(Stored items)
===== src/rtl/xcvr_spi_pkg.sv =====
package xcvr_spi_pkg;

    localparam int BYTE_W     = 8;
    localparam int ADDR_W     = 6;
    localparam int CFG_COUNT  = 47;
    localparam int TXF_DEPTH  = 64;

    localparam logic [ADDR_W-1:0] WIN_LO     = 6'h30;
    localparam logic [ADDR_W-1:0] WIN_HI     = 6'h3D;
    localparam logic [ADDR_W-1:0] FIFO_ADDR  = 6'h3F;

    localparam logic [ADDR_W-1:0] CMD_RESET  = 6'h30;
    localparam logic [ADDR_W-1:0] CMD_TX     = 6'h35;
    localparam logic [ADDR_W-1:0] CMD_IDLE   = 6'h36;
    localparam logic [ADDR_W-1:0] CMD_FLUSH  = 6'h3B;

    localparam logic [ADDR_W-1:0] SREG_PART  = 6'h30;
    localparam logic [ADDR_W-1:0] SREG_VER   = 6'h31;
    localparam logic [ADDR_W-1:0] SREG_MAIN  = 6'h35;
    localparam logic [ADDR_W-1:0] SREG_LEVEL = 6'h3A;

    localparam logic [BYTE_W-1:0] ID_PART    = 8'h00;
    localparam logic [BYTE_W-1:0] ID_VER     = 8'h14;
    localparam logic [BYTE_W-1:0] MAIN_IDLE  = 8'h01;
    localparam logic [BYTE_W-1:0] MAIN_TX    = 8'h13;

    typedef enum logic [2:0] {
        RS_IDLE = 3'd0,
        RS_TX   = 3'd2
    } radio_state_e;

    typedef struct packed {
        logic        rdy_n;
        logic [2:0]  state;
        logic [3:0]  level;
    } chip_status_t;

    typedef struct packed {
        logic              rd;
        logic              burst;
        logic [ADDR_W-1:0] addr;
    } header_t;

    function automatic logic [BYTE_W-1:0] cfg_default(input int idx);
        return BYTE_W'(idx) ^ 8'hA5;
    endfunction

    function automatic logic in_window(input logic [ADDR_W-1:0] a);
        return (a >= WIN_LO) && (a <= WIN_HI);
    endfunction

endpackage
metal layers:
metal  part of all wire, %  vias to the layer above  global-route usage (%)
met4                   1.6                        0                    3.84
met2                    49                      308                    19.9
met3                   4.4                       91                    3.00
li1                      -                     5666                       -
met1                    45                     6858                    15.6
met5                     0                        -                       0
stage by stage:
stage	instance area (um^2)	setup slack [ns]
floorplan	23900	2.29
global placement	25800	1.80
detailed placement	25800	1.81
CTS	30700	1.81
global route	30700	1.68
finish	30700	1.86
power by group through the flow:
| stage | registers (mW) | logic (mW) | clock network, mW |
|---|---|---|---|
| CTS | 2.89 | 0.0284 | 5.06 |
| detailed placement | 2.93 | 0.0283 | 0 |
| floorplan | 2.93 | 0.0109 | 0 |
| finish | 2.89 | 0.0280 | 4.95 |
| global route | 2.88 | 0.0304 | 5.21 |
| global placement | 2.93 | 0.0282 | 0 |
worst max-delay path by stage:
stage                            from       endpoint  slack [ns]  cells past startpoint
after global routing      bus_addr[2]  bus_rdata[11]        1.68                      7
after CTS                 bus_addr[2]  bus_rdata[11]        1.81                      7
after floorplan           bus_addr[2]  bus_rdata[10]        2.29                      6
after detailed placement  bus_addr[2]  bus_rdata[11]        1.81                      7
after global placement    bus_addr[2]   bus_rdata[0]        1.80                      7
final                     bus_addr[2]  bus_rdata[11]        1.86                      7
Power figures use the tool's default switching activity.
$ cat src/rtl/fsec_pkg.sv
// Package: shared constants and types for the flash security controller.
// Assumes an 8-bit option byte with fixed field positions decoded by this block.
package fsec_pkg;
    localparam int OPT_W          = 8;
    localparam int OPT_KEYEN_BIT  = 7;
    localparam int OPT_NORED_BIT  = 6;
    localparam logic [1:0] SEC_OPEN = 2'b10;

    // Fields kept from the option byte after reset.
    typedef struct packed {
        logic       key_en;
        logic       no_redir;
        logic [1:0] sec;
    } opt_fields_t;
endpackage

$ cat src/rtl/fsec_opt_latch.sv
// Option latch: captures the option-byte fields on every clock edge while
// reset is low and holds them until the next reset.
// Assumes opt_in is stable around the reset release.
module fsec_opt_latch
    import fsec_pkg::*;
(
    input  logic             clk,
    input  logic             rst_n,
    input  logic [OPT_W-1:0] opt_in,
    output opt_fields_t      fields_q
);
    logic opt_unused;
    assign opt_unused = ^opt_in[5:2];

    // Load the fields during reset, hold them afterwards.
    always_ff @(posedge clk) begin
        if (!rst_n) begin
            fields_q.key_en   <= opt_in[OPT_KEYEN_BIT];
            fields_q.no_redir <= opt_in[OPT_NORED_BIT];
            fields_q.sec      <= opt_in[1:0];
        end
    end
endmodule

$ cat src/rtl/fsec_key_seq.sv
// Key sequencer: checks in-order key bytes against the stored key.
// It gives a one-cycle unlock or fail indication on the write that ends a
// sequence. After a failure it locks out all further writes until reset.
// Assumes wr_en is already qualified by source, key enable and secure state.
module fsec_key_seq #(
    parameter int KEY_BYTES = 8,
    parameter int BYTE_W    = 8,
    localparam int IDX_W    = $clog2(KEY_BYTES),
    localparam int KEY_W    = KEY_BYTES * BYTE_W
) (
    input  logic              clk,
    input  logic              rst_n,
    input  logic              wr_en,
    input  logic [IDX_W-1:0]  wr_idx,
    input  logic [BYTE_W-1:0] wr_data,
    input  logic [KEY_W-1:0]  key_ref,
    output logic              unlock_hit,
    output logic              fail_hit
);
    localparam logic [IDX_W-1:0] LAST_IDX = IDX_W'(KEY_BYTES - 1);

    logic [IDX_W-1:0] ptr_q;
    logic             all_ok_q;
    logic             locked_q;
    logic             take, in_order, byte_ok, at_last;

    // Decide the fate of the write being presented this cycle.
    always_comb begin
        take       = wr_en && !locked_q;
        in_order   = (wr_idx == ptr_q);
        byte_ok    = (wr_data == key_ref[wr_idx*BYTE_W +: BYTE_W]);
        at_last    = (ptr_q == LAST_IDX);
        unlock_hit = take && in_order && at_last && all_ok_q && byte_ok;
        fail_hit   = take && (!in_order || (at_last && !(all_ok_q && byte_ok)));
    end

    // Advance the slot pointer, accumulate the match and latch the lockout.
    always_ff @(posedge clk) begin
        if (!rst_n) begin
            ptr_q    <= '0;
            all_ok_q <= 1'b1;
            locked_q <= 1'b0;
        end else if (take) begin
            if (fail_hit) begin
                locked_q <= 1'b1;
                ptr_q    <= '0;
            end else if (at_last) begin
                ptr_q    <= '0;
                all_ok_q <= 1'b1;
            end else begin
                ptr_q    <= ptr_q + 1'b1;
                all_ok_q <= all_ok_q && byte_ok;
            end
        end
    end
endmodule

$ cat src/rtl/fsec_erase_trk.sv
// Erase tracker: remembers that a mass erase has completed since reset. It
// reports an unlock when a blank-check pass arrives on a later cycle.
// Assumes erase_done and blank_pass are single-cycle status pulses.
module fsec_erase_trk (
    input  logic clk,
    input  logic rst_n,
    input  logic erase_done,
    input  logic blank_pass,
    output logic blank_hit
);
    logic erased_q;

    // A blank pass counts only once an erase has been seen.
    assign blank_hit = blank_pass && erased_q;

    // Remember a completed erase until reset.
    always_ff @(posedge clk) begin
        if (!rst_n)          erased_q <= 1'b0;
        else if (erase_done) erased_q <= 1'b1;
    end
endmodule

• EXERCISE BRIEF: Go through the records above and return each line in which the word "floorplan" occurs.

• OUTPUT OF THE TASK:
floorplan	23900	2.29
| floorplan | 2.93 | 0.0109 | 0 |
after floorplan           bus_addr[2]  bus_rdata[10]        2.29                      6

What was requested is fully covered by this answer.